### Problem to solve
Extract the lines from the first line of the records below through the line containing "simple gates: 8588 / 0.1804", inclusive, and reproduce them exactly as written.

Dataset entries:
========

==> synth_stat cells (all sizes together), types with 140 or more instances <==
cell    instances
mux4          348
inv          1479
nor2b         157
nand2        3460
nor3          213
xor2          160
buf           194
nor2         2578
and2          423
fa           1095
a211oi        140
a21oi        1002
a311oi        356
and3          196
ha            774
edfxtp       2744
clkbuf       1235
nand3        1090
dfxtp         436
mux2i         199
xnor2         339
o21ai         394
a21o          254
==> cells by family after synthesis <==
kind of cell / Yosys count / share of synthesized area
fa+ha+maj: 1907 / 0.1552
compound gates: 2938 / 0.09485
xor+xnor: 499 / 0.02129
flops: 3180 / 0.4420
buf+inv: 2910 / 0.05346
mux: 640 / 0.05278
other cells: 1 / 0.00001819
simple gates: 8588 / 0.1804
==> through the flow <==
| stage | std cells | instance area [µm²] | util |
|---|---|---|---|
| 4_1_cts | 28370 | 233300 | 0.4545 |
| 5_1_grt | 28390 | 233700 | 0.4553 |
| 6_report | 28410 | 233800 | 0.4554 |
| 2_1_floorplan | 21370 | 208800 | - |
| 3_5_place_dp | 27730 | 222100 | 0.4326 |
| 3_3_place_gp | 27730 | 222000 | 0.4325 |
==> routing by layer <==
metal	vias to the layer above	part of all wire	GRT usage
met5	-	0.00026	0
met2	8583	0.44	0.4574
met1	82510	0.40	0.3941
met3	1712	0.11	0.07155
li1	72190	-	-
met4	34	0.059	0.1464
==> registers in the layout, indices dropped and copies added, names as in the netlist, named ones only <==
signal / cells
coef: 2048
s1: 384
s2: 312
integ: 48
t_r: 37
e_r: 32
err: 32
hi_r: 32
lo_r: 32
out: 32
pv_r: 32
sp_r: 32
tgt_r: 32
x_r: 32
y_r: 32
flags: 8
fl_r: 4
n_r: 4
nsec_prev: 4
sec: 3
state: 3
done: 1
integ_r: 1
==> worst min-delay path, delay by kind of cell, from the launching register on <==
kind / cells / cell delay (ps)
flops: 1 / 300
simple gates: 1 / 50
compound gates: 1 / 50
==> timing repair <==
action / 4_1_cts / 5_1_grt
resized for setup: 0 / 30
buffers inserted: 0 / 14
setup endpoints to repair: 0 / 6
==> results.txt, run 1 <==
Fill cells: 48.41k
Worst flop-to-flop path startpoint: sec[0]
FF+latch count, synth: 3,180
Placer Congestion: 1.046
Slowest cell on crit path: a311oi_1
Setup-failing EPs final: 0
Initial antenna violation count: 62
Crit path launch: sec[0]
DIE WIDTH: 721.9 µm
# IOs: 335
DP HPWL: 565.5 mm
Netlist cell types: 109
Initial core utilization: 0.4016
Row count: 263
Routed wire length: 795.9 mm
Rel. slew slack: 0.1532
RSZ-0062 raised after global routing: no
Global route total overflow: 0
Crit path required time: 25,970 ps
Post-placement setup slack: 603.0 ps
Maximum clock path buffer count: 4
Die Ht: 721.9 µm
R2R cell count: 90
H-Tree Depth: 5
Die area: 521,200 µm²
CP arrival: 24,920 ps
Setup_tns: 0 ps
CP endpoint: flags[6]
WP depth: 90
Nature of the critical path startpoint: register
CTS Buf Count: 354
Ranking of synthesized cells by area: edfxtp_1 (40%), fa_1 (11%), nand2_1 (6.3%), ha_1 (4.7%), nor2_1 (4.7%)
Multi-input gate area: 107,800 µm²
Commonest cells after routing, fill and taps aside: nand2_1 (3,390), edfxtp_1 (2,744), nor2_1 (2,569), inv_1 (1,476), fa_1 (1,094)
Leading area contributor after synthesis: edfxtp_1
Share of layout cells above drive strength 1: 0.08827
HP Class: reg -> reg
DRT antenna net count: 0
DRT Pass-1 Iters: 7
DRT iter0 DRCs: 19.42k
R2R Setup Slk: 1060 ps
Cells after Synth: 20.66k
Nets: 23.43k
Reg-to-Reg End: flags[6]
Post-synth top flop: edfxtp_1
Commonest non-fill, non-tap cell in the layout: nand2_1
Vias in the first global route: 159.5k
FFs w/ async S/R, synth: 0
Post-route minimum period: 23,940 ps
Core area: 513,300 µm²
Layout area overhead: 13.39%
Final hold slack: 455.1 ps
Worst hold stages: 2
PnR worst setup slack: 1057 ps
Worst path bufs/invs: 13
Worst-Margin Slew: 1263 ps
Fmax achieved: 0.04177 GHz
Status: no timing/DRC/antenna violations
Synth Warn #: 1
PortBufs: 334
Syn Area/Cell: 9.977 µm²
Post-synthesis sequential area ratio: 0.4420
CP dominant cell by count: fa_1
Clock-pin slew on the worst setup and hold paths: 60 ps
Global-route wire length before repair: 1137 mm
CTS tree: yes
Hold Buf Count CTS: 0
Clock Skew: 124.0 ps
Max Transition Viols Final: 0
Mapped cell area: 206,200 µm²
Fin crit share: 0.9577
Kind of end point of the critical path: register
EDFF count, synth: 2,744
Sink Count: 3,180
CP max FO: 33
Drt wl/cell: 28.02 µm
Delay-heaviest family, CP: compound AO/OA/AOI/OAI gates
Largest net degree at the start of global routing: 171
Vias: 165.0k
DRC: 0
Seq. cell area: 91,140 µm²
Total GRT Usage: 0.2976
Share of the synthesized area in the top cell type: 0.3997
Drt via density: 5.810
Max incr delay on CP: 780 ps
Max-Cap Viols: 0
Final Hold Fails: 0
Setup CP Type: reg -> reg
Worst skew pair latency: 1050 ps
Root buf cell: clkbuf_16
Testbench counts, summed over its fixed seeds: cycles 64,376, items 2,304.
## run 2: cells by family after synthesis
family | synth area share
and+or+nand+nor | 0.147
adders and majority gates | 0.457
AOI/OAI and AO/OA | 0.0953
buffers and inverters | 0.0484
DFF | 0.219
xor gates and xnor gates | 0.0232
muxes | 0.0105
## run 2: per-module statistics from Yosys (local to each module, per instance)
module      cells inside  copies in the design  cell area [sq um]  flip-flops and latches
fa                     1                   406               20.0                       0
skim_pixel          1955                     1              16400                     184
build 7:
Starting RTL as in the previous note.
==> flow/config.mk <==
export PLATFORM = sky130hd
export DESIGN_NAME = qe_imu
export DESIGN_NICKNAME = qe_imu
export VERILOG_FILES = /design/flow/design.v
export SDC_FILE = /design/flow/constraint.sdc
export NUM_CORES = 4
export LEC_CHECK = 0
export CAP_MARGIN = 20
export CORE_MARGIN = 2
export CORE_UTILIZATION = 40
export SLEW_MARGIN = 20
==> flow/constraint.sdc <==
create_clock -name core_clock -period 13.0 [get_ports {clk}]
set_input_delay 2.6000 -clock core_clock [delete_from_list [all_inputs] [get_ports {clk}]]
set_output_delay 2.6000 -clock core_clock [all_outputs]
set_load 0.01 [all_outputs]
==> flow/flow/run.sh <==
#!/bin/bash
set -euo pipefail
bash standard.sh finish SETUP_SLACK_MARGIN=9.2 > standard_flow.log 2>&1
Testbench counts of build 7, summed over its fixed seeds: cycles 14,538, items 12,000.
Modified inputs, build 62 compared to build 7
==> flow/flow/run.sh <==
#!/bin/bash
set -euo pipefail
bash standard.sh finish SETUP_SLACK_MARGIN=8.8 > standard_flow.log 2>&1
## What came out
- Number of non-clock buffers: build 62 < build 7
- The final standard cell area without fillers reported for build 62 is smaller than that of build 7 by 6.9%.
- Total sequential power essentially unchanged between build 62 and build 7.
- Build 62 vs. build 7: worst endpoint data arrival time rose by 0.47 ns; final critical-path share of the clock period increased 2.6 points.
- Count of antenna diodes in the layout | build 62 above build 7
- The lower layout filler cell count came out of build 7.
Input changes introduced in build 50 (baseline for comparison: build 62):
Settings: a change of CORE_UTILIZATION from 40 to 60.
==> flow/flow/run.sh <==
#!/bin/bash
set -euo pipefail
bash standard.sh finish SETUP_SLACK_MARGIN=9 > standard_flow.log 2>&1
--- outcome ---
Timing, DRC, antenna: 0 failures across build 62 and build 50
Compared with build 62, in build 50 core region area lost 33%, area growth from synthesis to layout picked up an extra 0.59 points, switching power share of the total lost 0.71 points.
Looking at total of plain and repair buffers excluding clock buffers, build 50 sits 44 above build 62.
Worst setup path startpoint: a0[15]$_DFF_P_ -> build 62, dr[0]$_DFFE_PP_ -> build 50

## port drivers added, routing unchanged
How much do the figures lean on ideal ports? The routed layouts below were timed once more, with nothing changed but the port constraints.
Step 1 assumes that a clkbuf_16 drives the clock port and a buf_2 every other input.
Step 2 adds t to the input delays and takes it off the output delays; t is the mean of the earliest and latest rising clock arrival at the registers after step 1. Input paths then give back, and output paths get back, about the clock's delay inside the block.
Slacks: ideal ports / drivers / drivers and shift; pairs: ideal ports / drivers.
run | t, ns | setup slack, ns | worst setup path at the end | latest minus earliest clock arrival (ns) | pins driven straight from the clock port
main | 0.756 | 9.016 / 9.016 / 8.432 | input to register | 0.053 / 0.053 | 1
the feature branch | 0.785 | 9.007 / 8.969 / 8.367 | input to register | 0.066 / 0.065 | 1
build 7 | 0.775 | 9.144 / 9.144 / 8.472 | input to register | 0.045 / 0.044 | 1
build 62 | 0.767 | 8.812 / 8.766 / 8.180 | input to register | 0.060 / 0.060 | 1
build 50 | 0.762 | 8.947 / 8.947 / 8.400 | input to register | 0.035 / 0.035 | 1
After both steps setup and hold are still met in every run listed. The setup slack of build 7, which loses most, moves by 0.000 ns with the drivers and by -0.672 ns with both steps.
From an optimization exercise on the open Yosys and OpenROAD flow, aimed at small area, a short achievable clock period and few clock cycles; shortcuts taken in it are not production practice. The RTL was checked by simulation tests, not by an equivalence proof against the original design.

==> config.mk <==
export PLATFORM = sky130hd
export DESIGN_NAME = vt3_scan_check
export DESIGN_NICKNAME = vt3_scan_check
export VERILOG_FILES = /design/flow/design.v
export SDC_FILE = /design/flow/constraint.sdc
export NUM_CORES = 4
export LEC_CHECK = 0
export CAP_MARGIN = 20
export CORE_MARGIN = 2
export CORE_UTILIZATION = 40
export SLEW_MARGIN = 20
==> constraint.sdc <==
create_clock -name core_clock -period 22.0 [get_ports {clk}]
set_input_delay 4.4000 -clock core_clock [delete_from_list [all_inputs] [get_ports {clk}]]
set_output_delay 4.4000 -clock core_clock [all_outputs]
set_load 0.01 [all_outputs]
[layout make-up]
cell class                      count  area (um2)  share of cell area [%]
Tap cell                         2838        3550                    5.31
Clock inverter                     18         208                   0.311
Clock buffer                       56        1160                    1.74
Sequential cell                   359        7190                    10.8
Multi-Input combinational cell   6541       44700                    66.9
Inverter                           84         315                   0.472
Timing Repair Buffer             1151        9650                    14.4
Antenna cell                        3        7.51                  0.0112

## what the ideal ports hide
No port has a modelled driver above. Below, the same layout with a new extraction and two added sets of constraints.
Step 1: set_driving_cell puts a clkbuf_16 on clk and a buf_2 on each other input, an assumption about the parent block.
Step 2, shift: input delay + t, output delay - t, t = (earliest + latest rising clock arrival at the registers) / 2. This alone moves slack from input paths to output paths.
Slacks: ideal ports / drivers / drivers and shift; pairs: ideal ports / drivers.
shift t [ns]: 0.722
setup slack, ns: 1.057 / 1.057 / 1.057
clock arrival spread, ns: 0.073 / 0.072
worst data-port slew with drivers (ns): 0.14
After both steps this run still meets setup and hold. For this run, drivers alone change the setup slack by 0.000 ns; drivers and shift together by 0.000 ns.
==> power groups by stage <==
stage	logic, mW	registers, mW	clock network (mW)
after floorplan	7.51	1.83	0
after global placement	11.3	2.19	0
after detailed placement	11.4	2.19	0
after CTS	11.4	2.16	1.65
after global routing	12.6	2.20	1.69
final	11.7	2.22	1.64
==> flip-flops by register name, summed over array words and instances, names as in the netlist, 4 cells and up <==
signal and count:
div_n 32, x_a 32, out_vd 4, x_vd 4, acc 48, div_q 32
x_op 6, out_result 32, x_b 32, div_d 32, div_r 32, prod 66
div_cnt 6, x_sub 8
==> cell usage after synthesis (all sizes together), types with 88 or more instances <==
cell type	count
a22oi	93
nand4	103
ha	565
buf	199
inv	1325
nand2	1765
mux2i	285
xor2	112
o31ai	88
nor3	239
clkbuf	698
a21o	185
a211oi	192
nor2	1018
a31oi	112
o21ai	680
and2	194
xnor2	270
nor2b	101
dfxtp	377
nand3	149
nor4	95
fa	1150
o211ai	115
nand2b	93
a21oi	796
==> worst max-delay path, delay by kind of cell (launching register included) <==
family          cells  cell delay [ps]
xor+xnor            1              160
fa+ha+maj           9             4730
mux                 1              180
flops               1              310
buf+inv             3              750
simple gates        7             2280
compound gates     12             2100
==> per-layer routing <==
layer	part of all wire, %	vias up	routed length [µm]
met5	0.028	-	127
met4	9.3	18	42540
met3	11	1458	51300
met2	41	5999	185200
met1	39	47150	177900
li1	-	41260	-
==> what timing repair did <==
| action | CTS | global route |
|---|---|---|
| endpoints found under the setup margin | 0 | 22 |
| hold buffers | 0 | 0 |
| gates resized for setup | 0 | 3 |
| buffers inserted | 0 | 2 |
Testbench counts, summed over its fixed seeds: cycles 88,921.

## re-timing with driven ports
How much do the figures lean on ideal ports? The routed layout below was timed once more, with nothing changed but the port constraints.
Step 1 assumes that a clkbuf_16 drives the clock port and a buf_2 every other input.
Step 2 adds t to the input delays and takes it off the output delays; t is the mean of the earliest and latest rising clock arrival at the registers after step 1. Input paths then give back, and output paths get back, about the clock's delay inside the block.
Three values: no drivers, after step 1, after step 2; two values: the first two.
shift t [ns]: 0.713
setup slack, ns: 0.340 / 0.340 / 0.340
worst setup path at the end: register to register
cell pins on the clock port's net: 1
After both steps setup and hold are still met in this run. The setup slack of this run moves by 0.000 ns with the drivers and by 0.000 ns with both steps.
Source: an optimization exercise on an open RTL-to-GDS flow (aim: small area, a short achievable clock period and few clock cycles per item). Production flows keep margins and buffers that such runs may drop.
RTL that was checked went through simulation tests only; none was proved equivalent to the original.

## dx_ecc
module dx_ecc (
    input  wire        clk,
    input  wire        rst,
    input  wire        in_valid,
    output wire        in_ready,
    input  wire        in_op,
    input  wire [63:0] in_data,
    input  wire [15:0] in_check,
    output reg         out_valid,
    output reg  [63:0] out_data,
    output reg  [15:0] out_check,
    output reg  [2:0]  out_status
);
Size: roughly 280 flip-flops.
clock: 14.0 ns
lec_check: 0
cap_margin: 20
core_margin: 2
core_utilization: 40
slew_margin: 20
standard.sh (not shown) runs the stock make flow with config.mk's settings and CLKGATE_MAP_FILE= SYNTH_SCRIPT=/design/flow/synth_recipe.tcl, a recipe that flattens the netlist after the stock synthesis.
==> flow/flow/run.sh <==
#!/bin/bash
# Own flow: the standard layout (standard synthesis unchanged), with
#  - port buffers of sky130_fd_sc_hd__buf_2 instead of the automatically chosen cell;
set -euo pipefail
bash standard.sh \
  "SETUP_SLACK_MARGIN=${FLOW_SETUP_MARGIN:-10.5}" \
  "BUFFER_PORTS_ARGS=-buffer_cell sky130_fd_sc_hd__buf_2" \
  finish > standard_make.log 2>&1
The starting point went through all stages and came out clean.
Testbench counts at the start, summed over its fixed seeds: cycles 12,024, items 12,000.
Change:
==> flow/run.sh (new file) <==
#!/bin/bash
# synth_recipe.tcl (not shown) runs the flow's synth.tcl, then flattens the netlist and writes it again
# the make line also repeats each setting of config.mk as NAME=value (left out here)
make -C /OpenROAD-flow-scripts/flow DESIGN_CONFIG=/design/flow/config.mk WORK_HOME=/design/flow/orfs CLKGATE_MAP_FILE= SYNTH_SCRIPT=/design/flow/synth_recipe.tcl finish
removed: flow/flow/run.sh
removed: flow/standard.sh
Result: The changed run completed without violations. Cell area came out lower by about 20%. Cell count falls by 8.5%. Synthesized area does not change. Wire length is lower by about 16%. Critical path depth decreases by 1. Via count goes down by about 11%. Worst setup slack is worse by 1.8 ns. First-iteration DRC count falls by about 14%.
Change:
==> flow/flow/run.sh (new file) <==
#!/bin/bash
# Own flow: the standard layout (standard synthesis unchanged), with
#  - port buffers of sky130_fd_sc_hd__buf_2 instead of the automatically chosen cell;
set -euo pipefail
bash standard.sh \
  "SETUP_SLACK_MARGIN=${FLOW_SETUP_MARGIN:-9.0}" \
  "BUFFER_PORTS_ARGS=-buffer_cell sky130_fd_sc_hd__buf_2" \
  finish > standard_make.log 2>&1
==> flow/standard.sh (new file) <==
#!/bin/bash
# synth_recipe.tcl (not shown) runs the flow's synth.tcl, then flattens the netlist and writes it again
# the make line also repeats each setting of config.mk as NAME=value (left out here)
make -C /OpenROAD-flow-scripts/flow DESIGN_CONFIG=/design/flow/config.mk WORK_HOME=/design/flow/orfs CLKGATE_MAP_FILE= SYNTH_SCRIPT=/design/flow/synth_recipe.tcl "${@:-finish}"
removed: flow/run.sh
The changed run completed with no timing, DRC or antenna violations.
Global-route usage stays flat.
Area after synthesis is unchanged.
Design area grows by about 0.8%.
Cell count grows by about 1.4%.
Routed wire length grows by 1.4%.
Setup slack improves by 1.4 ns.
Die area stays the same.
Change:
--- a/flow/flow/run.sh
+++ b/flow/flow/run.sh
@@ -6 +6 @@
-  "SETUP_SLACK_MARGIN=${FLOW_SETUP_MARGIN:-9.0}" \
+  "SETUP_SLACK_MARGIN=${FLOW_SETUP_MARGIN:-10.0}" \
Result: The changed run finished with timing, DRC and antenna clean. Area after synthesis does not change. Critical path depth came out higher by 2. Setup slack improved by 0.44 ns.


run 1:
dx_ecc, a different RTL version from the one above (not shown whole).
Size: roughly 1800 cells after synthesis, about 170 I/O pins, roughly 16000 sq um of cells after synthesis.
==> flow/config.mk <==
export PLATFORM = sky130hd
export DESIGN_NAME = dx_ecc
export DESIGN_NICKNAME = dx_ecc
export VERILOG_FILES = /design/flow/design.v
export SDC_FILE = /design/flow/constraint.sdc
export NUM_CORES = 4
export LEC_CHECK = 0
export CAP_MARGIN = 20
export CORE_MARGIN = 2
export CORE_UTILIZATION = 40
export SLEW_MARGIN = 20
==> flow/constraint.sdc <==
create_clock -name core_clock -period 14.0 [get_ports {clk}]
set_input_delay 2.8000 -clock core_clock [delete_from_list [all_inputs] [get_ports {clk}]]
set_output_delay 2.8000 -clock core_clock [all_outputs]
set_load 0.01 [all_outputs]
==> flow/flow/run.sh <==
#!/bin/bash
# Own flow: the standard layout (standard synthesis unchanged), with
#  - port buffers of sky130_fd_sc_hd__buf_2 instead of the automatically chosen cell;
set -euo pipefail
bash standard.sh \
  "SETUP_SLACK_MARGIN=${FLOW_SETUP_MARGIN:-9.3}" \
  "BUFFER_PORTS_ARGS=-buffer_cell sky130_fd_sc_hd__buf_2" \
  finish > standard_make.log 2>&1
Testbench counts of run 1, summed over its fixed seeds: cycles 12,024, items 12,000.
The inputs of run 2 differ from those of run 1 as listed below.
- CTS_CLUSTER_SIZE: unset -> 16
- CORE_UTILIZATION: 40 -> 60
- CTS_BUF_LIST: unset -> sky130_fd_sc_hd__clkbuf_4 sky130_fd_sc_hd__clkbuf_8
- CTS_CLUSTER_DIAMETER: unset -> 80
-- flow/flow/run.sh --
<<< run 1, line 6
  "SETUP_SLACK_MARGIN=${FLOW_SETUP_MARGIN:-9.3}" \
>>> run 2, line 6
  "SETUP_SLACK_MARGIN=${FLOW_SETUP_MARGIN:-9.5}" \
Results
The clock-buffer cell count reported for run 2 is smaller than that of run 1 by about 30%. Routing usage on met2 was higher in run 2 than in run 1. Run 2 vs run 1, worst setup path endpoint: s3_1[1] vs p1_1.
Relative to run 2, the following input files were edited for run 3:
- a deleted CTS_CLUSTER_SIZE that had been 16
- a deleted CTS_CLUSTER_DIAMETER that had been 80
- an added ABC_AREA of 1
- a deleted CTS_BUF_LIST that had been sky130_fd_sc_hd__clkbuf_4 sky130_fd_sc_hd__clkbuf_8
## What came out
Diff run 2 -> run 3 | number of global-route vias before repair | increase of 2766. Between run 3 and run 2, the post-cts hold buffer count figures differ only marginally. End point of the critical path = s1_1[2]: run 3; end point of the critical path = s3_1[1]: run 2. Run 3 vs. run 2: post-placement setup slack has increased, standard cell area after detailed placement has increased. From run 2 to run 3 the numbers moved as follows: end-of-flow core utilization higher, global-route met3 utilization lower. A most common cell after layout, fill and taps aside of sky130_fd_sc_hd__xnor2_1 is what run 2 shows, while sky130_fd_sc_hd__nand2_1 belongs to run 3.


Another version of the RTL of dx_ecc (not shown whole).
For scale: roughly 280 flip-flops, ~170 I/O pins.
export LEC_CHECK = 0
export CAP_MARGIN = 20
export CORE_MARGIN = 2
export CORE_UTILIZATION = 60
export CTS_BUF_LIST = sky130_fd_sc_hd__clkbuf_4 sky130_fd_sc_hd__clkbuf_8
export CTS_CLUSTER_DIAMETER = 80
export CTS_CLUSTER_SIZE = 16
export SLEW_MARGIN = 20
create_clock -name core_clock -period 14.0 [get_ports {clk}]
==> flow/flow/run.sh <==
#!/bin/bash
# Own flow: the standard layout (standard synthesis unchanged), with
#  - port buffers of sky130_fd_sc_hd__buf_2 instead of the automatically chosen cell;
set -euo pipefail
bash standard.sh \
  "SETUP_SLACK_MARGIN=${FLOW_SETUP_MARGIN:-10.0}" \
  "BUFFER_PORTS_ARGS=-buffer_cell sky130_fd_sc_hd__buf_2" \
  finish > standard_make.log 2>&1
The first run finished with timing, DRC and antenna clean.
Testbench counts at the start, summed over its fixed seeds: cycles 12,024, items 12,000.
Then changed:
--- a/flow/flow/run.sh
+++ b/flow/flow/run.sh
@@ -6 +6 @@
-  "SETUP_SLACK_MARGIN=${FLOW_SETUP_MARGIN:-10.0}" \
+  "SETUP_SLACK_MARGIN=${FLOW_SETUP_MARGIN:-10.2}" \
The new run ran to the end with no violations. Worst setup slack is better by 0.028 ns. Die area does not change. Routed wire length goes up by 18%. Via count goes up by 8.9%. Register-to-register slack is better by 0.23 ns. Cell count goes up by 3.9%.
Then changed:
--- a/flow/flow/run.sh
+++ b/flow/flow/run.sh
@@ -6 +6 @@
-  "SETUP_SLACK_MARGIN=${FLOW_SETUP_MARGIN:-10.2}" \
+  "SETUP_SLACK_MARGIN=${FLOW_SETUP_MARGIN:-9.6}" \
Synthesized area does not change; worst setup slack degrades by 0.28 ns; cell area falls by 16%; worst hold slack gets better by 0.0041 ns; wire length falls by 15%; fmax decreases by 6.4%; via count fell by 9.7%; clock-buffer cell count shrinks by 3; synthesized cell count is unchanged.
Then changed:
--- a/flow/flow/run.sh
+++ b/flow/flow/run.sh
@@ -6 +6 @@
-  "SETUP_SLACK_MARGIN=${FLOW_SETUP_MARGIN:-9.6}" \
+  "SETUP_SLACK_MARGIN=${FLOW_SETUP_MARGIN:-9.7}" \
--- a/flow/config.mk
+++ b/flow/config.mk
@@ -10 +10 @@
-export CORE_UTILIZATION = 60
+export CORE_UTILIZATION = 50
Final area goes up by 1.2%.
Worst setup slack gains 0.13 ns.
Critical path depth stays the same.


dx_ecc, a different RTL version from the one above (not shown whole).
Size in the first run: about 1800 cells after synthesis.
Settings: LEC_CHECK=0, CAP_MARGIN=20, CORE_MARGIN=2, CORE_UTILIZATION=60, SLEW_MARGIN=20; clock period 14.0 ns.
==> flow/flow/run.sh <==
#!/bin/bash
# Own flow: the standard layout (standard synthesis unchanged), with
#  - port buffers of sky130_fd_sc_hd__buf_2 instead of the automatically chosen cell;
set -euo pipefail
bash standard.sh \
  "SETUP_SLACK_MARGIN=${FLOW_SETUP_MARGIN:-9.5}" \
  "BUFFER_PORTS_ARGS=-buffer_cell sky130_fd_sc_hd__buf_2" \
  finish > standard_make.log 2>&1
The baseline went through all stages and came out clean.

========

### Response to this task
==> synth_stat cells (all sizes together), types with 140 or more instances <==
cell    instances
mux4          348
inv          1479
nor2b         157
nand2        3460
nor3          213
xor2          160
buf           194
nor2         2578
and2          423
fa           1095
a211oi        140
a21oi        1002
a311oi        356
and3          196
ha            774
edfxtp       2744
clkbuf       1235
nand3        1090
dfxtp         436
mux2i         199
xnor2         339
o21ai         394
a21o          254
==> cells by family after synthesis <==
kind of cell / Yosys count / share of synthesized area
fa+ha+maj: 1907 / 0.1552
compound gates: 2938 / 0.09485
xor+xnor: 499 / 0.02129
flops: 3180 / 0.4420
buf+inv: 2910 / 0.05346
mux: 640 / 0.05278
other cells: 1 / 0.00001819
simple gates: 8588 / 0.1804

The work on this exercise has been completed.